What you should do =>
Using the entries below, say how many of the lines carry "wdata". Write the number alone.

The data START

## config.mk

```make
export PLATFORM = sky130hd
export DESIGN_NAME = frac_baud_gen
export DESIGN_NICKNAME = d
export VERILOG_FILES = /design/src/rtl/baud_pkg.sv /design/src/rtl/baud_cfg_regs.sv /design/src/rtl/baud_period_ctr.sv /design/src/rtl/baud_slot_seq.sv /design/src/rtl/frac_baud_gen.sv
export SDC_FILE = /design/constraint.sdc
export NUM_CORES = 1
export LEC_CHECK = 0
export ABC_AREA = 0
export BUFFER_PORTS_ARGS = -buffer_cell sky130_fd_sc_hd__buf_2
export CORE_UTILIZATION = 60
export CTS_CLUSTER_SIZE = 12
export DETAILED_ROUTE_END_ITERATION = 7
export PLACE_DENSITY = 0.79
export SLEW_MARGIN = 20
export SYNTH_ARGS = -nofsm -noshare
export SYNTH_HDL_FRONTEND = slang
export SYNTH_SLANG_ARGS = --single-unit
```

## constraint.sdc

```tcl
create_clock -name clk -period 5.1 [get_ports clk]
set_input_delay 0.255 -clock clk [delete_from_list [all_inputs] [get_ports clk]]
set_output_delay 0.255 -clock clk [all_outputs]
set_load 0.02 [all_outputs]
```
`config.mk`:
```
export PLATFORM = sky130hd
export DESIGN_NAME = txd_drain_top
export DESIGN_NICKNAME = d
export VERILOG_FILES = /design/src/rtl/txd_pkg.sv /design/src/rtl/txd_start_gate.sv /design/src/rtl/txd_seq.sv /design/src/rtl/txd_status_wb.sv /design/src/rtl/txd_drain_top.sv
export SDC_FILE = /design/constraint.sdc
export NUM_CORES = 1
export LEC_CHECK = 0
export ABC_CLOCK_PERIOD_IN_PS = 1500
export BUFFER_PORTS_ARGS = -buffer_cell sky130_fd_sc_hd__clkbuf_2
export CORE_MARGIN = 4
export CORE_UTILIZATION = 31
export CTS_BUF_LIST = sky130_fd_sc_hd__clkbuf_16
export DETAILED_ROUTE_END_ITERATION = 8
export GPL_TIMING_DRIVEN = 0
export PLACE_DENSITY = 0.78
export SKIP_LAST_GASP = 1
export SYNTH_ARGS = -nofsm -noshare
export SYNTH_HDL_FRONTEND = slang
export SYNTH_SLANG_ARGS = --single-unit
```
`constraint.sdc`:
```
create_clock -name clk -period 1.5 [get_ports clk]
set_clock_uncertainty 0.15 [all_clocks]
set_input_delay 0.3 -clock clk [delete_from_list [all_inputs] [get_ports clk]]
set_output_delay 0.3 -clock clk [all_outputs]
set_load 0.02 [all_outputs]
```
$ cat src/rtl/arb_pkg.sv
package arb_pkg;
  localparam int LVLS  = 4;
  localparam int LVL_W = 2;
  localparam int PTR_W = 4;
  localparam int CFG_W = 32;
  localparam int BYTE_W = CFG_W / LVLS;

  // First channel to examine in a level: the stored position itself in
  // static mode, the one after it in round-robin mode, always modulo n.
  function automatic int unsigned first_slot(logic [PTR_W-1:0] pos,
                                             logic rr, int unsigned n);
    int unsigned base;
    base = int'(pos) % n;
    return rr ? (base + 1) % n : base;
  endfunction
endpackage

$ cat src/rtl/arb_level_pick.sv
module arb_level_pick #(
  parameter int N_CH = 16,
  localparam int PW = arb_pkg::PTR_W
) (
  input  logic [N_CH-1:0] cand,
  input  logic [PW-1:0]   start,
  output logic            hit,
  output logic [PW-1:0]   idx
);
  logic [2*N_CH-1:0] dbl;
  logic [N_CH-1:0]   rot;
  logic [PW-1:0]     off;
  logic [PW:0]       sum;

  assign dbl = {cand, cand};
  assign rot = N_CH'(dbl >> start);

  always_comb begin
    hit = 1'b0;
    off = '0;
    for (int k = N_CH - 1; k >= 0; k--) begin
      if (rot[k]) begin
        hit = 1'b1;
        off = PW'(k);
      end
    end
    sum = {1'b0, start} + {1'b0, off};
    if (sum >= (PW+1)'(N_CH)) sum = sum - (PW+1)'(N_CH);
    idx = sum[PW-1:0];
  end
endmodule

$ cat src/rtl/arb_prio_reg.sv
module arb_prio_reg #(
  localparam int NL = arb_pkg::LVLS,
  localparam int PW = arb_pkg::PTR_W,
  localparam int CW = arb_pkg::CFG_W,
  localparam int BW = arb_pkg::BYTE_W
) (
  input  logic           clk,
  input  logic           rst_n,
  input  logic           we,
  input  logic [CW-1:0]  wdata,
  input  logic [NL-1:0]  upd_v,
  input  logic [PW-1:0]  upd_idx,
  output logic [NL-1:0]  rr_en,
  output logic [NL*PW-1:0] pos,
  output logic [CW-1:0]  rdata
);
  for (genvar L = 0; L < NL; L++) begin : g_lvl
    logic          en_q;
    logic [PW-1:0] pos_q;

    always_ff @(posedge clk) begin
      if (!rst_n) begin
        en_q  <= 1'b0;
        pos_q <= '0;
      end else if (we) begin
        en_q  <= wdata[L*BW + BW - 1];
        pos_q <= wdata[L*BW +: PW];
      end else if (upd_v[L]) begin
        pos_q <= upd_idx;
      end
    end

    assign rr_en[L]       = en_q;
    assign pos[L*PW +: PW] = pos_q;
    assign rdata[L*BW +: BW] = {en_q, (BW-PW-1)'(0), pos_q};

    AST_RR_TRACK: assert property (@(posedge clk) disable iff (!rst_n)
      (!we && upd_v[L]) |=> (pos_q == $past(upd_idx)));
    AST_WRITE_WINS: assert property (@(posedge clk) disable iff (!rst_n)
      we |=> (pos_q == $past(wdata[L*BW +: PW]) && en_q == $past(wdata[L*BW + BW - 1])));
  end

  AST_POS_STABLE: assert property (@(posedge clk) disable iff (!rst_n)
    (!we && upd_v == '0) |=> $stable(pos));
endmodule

The data END

Answer space =>
4